Experimenting brings up a vision of great inventors like Thomas Edison. Innovative engineers actively try out new ideas by creating prototypes and launching pilots. (As Edison said, “I haven’t failed. I’ve simply found 10,000 ways that do not work.”) The world is their laboratory. Unlike observers, who intensely watch the world, experimenters construct interactive experiences and try to provoke unorthodox responses to see what insights emerge.
Devoting time and energy to finding and testing ideas through a network of diverse individuals gives innovators a radically different perspective. Innovative engineers go out of their way to meet people with different kinds of ideas and perspectives to extend their own knowledge domains. To this end, they make a conscious effort to visit other countries and meet people from other walks of life.
Why do innovators question, observe, experiment, and network more than typical engineers? The authors discovered two common themes:
- They actively desire to change the status quo
- They regularly take risks to make that change happen
The article points out that “embracing a mission for change makes it much easier to take risks and make mistakes. For most of the innovative entrepreneurs we studied, mistakes are nothing to be ashamed of; in fact, they are expected as a cost of doing business. ’If the people running Amazon.com don’t make some significant mistakes,’ explained Jeff Bezos of Amazon, ‘then we won’t be doing a good job for our shareholders because we won’t be swinging for the fences.’ In short, innovators rely on their ‘courage to innovate’—an active bias against the status quo and an unflinching willingness to take risks—to transform ideas into powerful impact.”
Aiding Innovation
Today, engineers have many computer-aided design tools at their disposal to aid the innovation process. Tony Glockler, president of SolidProfessor, San Diego, says his company provides instructions on how CAD tools can benefit innovative engineers:
- Robust assessments allow them to quickly identify knowledge gaps and create appropriate learning paths.

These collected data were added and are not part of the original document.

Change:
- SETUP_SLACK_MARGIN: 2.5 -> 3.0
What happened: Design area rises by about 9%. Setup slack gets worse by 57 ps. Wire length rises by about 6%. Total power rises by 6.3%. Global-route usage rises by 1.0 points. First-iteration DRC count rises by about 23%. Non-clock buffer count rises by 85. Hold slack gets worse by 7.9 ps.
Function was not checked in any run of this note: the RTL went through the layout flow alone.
Source: an optimization exercise on an open RTL-to-GDS flow (aim: small area, a short achievable clock period and few clock cycles). Production flows keep margins and buffers that such runs may drop.
The RTL was checked by simulation tests, not by an equivalence proof against the original design.
Power and IR drop assume default switching activity.

File: run.sh
#!/bin/bash
# synth_recipe.tcl (not shown) runs the flow's synth.tcl, then flattens the netlist and writes it again
# the make line also repeats each setting of config.mk as NAME=value (left out here)
make -C /OpenROAD-flow-scripts/flow DESIGN_CONFIG=/design/flow/config.mk WORK_HOME=/design/flow/orfs CLKGATE_MAP_FILE= SYNTH_SCRIPT=/design/flow/synth_recipe.tcl finish
File: config.mk
export PLATFORM = sky130hd
export DESIGN_NAME = pple
export DESIGN_NICKNAME = pple
export VERILOG_FILES = /design/flow/design.v
export SDC_FILE = /design/flow/constraint.sdc
export NUM_CORES = 4
export LEC_CHECK = 0
export CAP_MARGIN = 20
export CORE_MARGIN = 2
export CORE_UTILIZATION = 30
export PLACE_DENSITY = 0.4
export SLEW_MARGIN = 20
File: constraint.sdc
create_clock -name core_clock -period 17.0 [get_ports {clk}]
set_input_delay 3.4000 -clock core_clock [delete_from_list [all_inputs] [get_ports {clk}]]
set_output_delay 3.4000 -clock core_clock [all_outputs]
set_load 0.01 [all_outputs]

- Quick search capabilities provide instant answers so that they can stay focused on designing groundbreaking products.
- Intuitive reports allow them to measure their progress and knowledge retention.

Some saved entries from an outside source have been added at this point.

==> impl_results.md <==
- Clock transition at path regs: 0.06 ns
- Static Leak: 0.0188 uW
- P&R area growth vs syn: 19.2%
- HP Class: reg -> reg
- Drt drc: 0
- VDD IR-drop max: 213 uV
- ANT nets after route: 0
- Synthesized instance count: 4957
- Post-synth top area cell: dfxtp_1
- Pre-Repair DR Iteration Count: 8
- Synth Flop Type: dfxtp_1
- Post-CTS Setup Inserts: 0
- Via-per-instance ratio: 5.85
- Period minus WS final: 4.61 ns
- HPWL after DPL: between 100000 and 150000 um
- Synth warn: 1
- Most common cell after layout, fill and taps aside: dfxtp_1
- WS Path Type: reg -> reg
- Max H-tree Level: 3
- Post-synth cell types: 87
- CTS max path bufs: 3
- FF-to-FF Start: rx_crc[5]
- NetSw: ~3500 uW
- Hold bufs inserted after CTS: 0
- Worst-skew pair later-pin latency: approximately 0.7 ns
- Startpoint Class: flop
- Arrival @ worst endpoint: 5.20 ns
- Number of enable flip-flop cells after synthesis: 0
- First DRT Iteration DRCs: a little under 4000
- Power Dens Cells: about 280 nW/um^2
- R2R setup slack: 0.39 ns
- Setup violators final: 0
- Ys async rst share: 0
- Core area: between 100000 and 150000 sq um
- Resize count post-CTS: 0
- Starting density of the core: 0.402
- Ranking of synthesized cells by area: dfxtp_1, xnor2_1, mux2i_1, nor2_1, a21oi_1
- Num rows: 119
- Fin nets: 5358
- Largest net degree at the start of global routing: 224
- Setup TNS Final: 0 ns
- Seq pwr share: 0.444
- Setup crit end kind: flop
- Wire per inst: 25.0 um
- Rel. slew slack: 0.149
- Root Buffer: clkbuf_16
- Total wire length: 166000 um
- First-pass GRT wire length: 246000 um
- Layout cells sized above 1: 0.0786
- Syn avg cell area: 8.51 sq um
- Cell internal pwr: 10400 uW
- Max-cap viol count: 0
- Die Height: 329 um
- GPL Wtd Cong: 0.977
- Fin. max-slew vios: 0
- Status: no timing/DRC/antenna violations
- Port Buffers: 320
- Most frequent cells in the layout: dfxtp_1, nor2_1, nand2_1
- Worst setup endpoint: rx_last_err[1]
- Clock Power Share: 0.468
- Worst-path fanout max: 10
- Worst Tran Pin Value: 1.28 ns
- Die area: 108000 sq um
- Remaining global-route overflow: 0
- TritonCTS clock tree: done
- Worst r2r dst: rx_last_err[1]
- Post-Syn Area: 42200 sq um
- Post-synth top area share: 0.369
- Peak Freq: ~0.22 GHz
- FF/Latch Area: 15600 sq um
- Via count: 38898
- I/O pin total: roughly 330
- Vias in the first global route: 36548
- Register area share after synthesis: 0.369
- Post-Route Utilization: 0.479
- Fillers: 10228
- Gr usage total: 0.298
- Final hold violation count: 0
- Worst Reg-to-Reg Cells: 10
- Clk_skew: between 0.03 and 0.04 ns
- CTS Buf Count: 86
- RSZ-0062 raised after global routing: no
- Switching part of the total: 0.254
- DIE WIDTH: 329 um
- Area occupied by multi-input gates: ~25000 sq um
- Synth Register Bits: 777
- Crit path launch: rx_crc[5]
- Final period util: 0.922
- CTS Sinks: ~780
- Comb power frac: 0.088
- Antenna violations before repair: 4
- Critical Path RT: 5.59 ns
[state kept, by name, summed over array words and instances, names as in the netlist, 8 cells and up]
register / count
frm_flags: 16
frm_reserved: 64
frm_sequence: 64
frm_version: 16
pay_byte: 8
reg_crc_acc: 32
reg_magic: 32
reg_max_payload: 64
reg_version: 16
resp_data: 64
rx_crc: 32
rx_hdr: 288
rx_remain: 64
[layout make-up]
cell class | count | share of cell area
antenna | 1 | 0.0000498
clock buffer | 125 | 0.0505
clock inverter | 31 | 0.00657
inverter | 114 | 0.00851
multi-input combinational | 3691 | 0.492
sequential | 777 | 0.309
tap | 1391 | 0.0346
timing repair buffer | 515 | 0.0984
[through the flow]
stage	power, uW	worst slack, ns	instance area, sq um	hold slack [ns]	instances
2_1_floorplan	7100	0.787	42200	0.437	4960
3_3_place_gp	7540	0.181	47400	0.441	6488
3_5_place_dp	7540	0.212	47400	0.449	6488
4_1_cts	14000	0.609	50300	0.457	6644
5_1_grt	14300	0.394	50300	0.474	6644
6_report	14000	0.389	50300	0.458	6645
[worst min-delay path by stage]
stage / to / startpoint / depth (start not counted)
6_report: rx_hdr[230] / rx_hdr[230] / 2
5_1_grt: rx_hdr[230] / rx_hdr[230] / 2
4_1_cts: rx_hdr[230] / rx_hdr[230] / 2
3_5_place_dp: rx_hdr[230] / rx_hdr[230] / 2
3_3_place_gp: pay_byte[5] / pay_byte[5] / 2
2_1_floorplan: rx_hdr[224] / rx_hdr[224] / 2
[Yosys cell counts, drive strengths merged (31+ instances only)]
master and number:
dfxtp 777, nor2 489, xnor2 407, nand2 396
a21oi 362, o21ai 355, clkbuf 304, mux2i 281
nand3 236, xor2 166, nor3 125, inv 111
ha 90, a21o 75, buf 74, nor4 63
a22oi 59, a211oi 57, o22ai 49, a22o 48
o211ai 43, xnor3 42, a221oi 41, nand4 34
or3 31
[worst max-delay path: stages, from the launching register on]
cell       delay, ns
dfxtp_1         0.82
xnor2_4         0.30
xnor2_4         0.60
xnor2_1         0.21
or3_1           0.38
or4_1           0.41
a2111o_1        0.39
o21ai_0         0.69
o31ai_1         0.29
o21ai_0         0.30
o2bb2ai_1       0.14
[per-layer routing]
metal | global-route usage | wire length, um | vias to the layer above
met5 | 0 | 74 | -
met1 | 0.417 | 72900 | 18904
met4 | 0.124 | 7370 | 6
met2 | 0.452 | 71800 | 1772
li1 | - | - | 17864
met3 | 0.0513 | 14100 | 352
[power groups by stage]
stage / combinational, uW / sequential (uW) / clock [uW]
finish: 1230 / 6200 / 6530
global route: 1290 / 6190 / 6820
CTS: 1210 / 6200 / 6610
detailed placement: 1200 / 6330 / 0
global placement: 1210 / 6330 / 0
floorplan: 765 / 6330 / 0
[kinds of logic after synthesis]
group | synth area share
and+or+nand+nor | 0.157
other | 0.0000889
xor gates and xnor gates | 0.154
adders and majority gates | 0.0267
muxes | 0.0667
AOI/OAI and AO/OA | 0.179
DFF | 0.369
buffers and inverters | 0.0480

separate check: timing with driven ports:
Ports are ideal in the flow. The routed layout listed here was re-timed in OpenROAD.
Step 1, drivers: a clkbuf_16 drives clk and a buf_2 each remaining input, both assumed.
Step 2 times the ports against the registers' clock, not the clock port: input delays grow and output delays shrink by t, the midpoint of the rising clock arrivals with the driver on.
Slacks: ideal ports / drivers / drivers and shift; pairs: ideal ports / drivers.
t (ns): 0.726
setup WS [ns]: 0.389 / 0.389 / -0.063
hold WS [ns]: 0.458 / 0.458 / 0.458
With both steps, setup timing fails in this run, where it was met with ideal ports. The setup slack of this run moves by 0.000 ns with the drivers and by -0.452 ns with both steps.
This is an optimization exercise on Yosys and OpenROAD, whose aim is small area, a short achievable clock period and few clock cycles, not a production implementation.
Where RTL was checked, it was by simulation tests only, not by an equivalence proof against the original.
Power figures rest on the tool's default switching activity, not on a simulated workload.

==> run B <==
Design sha256_core, start of the top module:
module sha256_core (
    input  wire         clk,
    input  wire         rst,         
    input  wire         start,
    input  wire [13:0]  len,         
    output wire         ready,
    input  wire         in_valid,
    input  wire [31:0]  in_data,
    output wire         in_ready,
    output reg          done,
    output wire [255:0] digest
);
==> flow/config.mk <==
export PLATFORM = sky130hd
export DESIGN_NAME = sha256_core
export DESIGN_NICKNAME = sha256_core
export VERILOG_FILES = /design/flow/design.v
export SDC_FILE = /design/flow/constraint.sdc
export NUM_CORES = 4
export LEC_CHECK = 0
export CAP_MARGIN = 20
export CORE_MARGIN = 4
export CORE_UTILIZATION = 60
export SLEW_MARGIN = 20
==> flow/constraint.sdc <==
create_clock -name core_clock -period 10.0 [get_ports {clk}]
set_input_delay 2.0000 -clock core_clock [delete_from_list [all_inputs] [get_ports {clk}]]
set_output_delay 2.0000 -clock core_clock [all_outputs]
set_load 0.01 [all_outputs]
standard.sh (not shown) runs the stock make flow with config.mk's settings and CLKGATE_MAP_FILE= SYNTH_SCRIPT=/design/flow/synth_recipe.tcl, a recipe that flattens the netlist after the stock synthesis.
==> flow/flow/run.sh <==
#!/bin/bash
# Own flow: the standard layout (standard synthesis, floorplan, placement,
# CTS, routing) run through standard.sh, with three changes to how the layout
# is made: a tighter setup-repair target, single-drive port buffers, and CTS
# with larger sink clusters and without dummy loads. The full make output goes
# to standard_flow.log; ORFS keeps each step's own log under orfs/logs/.
set -euo pipefail
SETUP_MARGIN=${SETUP_MARGIN:-5.5}
bash standard.sh \
  SETUP_SLACK_MARGIN=$SETUP_MARGIN \
  "BUFFER_PORTS_ARGS=-buffer_cell sky130_fd_sc_hd__buf_1" \
  "CTS_ARGS=-sink_clustering_enable -repair_clock_nets -dont_use_dummy_load -sink_clustering_size 30 -sink_clustering_max_diameter 100" \
  finish > standard_flow.log 2>&1
==> run Z: changes against run B <==
--- a/flow/design.v
+++ b/flow/design.v
@@ -126,27 +126,28 @@
     wire [31:0] u1s = t1s ^ t1c ^ S0;
     wire [31:0] u1c = {((t1s[30:0] & t1c[30:0]) | (t1s[30:0] & S0[30:0]) | (t1c[30:0] & S0[30:0])), 1'b0};
     wire [31:0] u2s = u1s ^ u1c ^ maj;
     wire [31:0] u2c = {((u1s[30:0] & u1c[30:0]) | (u1s[30:0] & maj[30:0]) | (u1c[30:0] & maj[30:0])), 1'b0};
     wire [31:0] e_new, a_new;
     add32_sk u_adde (.x(es), .y(ec), .s(e_new));
     add32_sk u_adda (.x(u2s), .y(u2c), .s(a_new));
-    wire [31:0] hsel_a = fin ? (cur_first ? iva : ra[0]) : 32'd0;
     wire [31:0] s0w   = {w[1][6:0], w[1][31:7]} ^ {w[1][17:0], w[1][31:18]} ^ (w[1] >> 3);
     wire [31:0] s1w   = {w[14][16:0], w[14][31:17]} ^ {w[14][18:0], w[14][31:19]} ^ (w[14] >> 10);
     wire [31:0] wn1s, wn1c, wn2s, wn2c, w_new;
     csa32 u_wc1 (.x(s1w), .y(w[9]), .z(s0w), .s(wn1s), .c(wn1c));
     csa32 u_wc2 (.x(wn1s), .y(wn1c), .z(w[0]), .s(wn2s), .c(wn2c));
-    add32_sk u_addw (.x(run ? wn2s : hsel_a), .y(run ? wn2c : d), .s(w_new));
+    add32_sk u_addw (.x(wn2s), .y(wn2c), .s(w_new));
     wire [31:0] hsel_e = cur_first ? ive_n : re[1];
     wire [31:0] pcs, pcc, p_sum;
     csa32 u_pc (.x(g), .y(fprep ? hsel_e : kq), .z(fprep ? 32'd0 : w[1]), .s(pcs), .c(pcc));
     add32_sk u_addp (.x(pcs), .y(pcc), .s(p_sum));
     wire [31:0] p_nxt  = (run || fin && (ph != 2'd3) || go) ? p_sum : g;
-    wire [31:0] sum_a = w_new;
+    wire [31:0] hsel_a = fin ? (cur_first ? iva : ra[0]) : 32'd0;
+    wire [31:0] sum_a;
+    add32_sk u_addf (.x(hsel_a), .y(d), .s(sum_a));
     assign digest = {ra[3], ra[2], ra[1], ra[0], re[3], re[2], re[1], re[0]};
     always @(posedge clk) begin
         a <= run ? a_new : (nf ? iva : sum_a);
         e <= run ? e_new : (nf ? ive : p);
         b <= a; c <= b; d <= c;
         f <= e; g <= f;
         p <= p_nxt;
--- a/flow/flow/run.sh
+++ b/flow/flow/run.sh
@@ -5,9 +5,9 @@
 # with larger sink clusters and without dummy loads. The full make output goes
 # to standard_flow.log; ORFS keeps each step's own log under orfs/logs/.
 set -euo pipefail
 SETUP_MARGIN=${SETUP_MARGIN:-5.5}
 bash standard.sh \
   SETUP_SLACK_MARGIN=$SETUP_MARGIN \
   "BUFFER_PORTS_ARGS=-buffer_cell sky130_fd_sc_hd__buf_1" \
-  "CTS_ARGS=-sink_clustering_enable -repair_clock_nets -dont_use_dummy_load -sink_clustering_size 30 -sink_clustering_max_diameter 100" \
+  "CTS_ARGS=-sink_clustering_enable -repair_clock_nets -dont_use_dummy_load -sink_clustering_size 20 -sink_clustering_max_diameter 80" \
   finish > standard_flow.log 2>&1
==> run Y: changes against run B <==
--- a/flow/design.v
+++ b/flow/design.v
@@ -126,27 +126,28 @@
     wire [31:0] u1s = t1s ^ t1c ^ S0;
     wire [31:0] u1c = {((t1s[30:0] & t1c[30:0]) | (t1s[30:0] & S0[30:0]) | (t1c[30:0] & S0[30:0])), 1'b0};
     wire [31:0] u2s = u1s ^ u1c ^ maj;
     wire [31:0] u2c = {((u1s[30:0] & u1c[30:0]) | (u1s[30:0] & maj[30:0]) | (u1c[30:0] & maj[30:0])), 1'b0};
     wire [31:0] e_new, a_new;
     add32_sk u_adde (.x(es), .y(ec), .s(e_new));
     add32_sk u_adda (.x(u2s), .y(u2c), .s(a_new));
-    wire [31:0] hsel_a = fin ? (cur_first ? iva : ra[0]) : 32'd0;
     wire [31:0] s0w   = {w[1][6:0], w[1][31:7]} ^ {w[1][17:0], w[1][31:18]} ^ (w[1] >> 3);
     wire [31:0] s1w   = {w[14][16:0], w[14][31:17]} ^ {w[14][18:0], w[14][31:19]} ^ (w[14] >> 10);
     wire [31:0] wn1s, wn1c, wn2s, wn2c, w_new;
     csa32 u_wc1 (.x(s1w), .y(w[9]), .z(s0w), .s(wn1s), .c(wn1c));
     csa32 u_wc2 (.x(wn1s), .y(wn1c), .z(w[0]), .s(wn2s), .c(wn2c));
-    add32_sk u_addw (.x(run ? wn2s : hsel_a), .y(run ? wn2c : d), .s(w_new));
+    add32_sk u_addw (.x(wn2s), .y(wn2c), .s(w_new));
     wire [31:0] hsel_e = cur_first ? ive_n : re[1];
     wire [31:0] pcs, pcc, p_sum;
     csa32 u_pc (.x(g), .y(fprep ? hsel_e : kq), .z(fprep ? 32'd0 : w[1]), .s(pcs), .c(pcc));
     add32_sk u_addp (.x(pcs), .y(pcc), .s(p_sum));
     wire [31:0] p_nxt  = (run || fin && (ph != 2'd3) || go) ? p_sum : g;
-    wire [31:0] sum_a = w_new;
+    wire [31:0] hsel_a = fin ? (cur_first ? iva : ra[0]) : 32'd0;
+    wire [31:0] sum_a;
+    add32_sk u_addf (.x(hsel_a), .y(d), .s(sum_a));
     assign digest = {ra[3], ra[2], ra[1], ra[0], re[3], re[2], re[1], re[0]};
     always @(posedge clk) begin
         a <= run ? a_new : (nf ? iva : sum_a);
         e <= run ? e_new : (nf ? ive : p);
         b <= a; c <= b; d <= c;
         f <= e; g <= f;
         p <= p_nxt;
==> flow/flow/run.sh (replaced) <==
#!/bin/bash
# Own flow: the standard layout (standard synthesis, floorplan, placement,
# CTS, routing) run through standard.sh, with three changes to how the layout
# is made: a tighter setup-repair target, single-drive port buffers, and CTS
# with larger sink clusters and without dummy loads. The full make output goes
# to standard_flow.log; ORFS keeps each step's own log under orfs/logs/.
set -euo pipefail
SETUP_MARGIN=${SETUP_MARGIN:-5.3}
bash standard.sh \
  SETUP_SLACK_MARGIN=$SETUP_MARGIN \
  "BUFFER_PORTS_ARGS=-buffer_cell sky130_fd_sc_hd__buf_1" \
  "CTS_ARGS=-sink_clustering_enable -repair_clock_nets -dont_use_dummy_load -sink_clustering_size 20 -sink_clustering_max_diameter 80" \
  finish > standard_flow.log 2>&1
==> flow_summary.json <==
{
  "hp-start": "w[12][2]$_DFF_P_",
  "p_clk_frac": 0.175,
  "synthTopCellsByCount": "dfxtp_1, nand2_1, xnor2_1",
  "htreeDepth": 2,
  "power.density_nw_per_um2": 251,
  "final_cell_mix": "dfxtp_1, buf_1, nand2_1, inv_1, a21oi_1",
  "irDropWorstVdd_mv": 0.201,
  "area.sequential_sq_um": 23000,
  "status": "timing/DRC/antenna clean",
  "dr_wl_met2_um": 59400
}
[end of results for run B]
Source: an optimization exercise on an open RTL-to-GDS flow (aim: small area, a short achievable clock period and few clock cycles per item). Production flows keep margins and buffers that such runs may drop. The RTL was checked by simulation tests, not by an equivalence proof against the original design.

## flow/design.v (module list and top-level ports; edited modules follow where they fit)
// module yuv2rgb: 1160 lines
// module fa: 4 lines
// module ha: 4 lines
// module ao: 3 lines
// module aoa: 4 lines
module yuv2rgb (
    input  wire       clk,
    input  wire       rst,
    input  wire       in_valid,
    output wire       in_ready,
    input  wire [7:0] in_y,
    input  wire [7:0] in_u,
    input  wire [7:0] in_v,
    output wire       out_valid,
    input  wire       out_ready,
    output wire [7:0] out_r,
    output wire [7:0] out_g,
    output wire [7:0] out_b,
    output wire [7:0] out_luma
);
  // ...
==> flow/flow/run.sh <==
#!/bin/bash
# Standard ORFS layout (the standard.sh) with two changes in how it is made:
#  - the port buffers buffer_ports inserts are sky130_fd_sc_hd__buf_1 cells
#    (every input and output port still gets its own buffer);
#  - timing repair is asked to leave 11.0 ns of setup slack at the design's
#    16 ns clock, so the resizer works on the critical paths.
# Clock period, I/O constraints and all other steps are the standard ones.
set -euo pipefail
export BUFFER_PORTS_ARGS="-buffer_cell sky130_fd_sc_hd__buf_1"
bash standard.sh SETUP_SLACK_MARGIN=11.6 finish > standard_flow.log 2>&1
==> flow/standard.sh <==
#!/bin/bash
# synth_recipe.tcl (not shown) runs the flow's synth.tcl, then flattens the netlist and writes it again
# the make line also repeats each setting of config.mk as NAME=value (left out here)
make -C /OpenROAD-flow-scripts/flow DESIGN_CONFIG=/design/flow/config.mk WORK_HOME=/design/flow/orfs CLKGATE_MAP_FILE= SYNTH_SCRIPT=/design/flow/synth_recipe.tcl "${@:-finish}"
==> flow/config.mk <==
export PLATFORM = sky130hd
export DESIGN_NAME = yuv2rgb
export DESIGN_NICKNAME = yuv2rgb
export VERILOG_FILES = /design/flow/design.v
export SDC_FILE = /design/flow/constraint.sdc
export NUM_CORES = 4
export LEC_CHECK = 0
export CAP_MARGIN = 20
export CORE_MARGIN = 2
export CORE_UTILIZATION = 40
export SLEW_MARGIN = 20
export SYNTH_HIERARCHICAL = 1
export SYNTH_MINIMUM_KEEP_SIZE = 0
==> flow/constraint.sdc <==
create_clock -name core_clock -period 16.0 [get_ports {clk}]
set_input_delay 3.2000 -clock core_clock [delete_from_list [all_inputs] [get_ports {clk}]]
set_output_delay 3.2000 -clock core_clock [all_outputs]
set_load 0.01 [all_outputs]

Among the CAD courses SolidProfessor provides are:
- Autodesk Autocad
- Autodesk Revit
- Autodesk Navisworks
- Autodesk Civil 3D
- Autodesk Inventor
- SolidWorks
- SketchUp
- CAMWorks
- MasterCAM
Glockler says they have a guided skills development platform that uses concept-based tutorials and concise tools to help engineers confidently and efficiently create innovative designs. Targeted update guides ensure that engineers will always be at the forefront of their software’s capabilities.